MATERIALS PROVIDED:
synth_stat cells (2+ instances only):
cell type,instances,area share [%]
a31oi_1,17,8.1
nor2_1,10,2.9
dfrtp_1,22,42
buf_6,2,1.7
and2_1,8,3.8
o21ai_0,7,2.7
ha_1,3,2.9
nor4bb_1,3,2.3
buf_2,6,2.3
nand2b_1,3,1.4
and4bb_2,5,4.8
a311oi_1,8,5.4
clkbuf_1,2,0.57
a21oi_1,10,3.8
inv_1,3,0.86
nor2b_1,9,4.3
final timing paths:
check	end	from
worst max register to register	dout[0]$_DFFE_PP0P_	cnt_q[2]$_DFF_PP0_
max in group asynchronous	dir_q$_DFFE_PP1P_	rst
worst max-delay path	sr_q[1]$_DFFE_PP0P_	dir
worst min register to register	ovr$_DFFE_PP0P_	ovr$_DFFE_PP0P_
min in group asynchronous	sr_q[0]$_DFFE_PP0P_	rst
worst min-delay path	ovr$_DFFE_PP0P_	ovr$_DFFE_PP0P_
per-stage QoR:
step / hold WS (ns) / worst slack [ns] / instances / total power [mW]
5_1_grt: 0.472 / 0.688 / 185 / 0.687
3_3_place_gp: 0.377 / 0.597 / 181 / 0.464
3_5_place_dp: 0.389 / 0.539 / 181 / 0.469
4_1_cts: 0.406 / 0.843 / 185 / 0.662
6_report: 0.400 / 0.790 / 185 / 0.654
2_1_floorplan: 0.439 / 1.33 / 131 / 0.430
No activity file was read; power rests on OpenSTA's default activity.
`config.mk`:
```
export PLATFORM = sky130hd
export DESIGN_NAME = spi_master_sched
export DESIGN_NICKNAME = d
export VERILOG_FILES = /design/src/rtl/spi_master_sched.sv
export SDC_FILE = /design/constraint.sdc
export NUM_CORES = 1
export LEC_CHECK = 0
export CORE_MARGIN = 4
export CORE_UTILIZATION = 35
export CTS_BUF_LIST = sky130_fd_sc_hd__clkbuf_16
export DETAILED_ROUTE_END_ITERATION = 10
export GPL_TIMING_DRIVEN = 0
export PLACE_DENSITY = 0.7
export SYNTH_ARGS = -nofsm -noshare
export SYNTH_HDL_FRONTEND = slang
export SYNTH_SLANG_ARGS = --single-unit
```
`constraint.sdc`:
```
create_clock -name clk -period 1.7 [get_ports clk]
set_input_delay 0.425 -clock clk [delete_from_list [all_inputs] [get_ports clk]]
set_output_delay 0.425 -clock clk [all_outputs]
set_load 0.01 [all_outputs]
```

REQUIRED ACTION: Retype the entries above exactly, but only from the line containing "buf_6,2,1.7" through the line containing "2_1_floorplan: 0.439 / 1.33 / 131 / 0.430", both included.

RESPONSE FOR THIS EXERCISE:
buf_6,2,1.7
and2_1,8,3.8
o21ai_0,7,2.7
ha_1,3,2.9
nor4bb_1,3,2.3
buf_2,6,2.3
nand2b_1,3,1.4
and4bb_2,5,4.8
a311oi_1,8,5.4
clkbuf_1,2,0.57
a21oi_1,10,3.8
inv_1,3,0.86
nor2b_1,9,4.3
final timing paths:
check	end	from
worst max register to register	dout[0]$_DFFE_PP0P_	cnt_q[2]$_DFF_PP0_
max in group asynchronous	dir_q$_DFFE_PP1P_	rst
worst max-delay path	sr_q[1]$_DFFE_PP0P_	dir
worst min register to register	ovr$_DFFE_PP0P_	ovr$_DFFE_PP0P_
min in group asynchronous	sr_q[0]$_DFFE_PP0P_	rst
worst min-delay path	ovr$_DFFE_PP0P_	ovr$_DFFE_PP0P_
per-stage QoR:
step / hold WS (ns) / worst slack [ns] / instances / total power [mW]
5_1_grt: 0.472 / 0.688 / 185 / 0.687
3_3_place_gp: 0.377 / 0.597 / 181 / 0.464
3_5_place_dp: 0.389 / 0.539 / 181 / 0.469
4_1_cts: 0.406 / 0.843 / 185 / 0.662
6_report: 0.400 / 0.790 / 185 / 0.654
2_1_floorplan: 0.439 / 1.33 / 131 / 0.430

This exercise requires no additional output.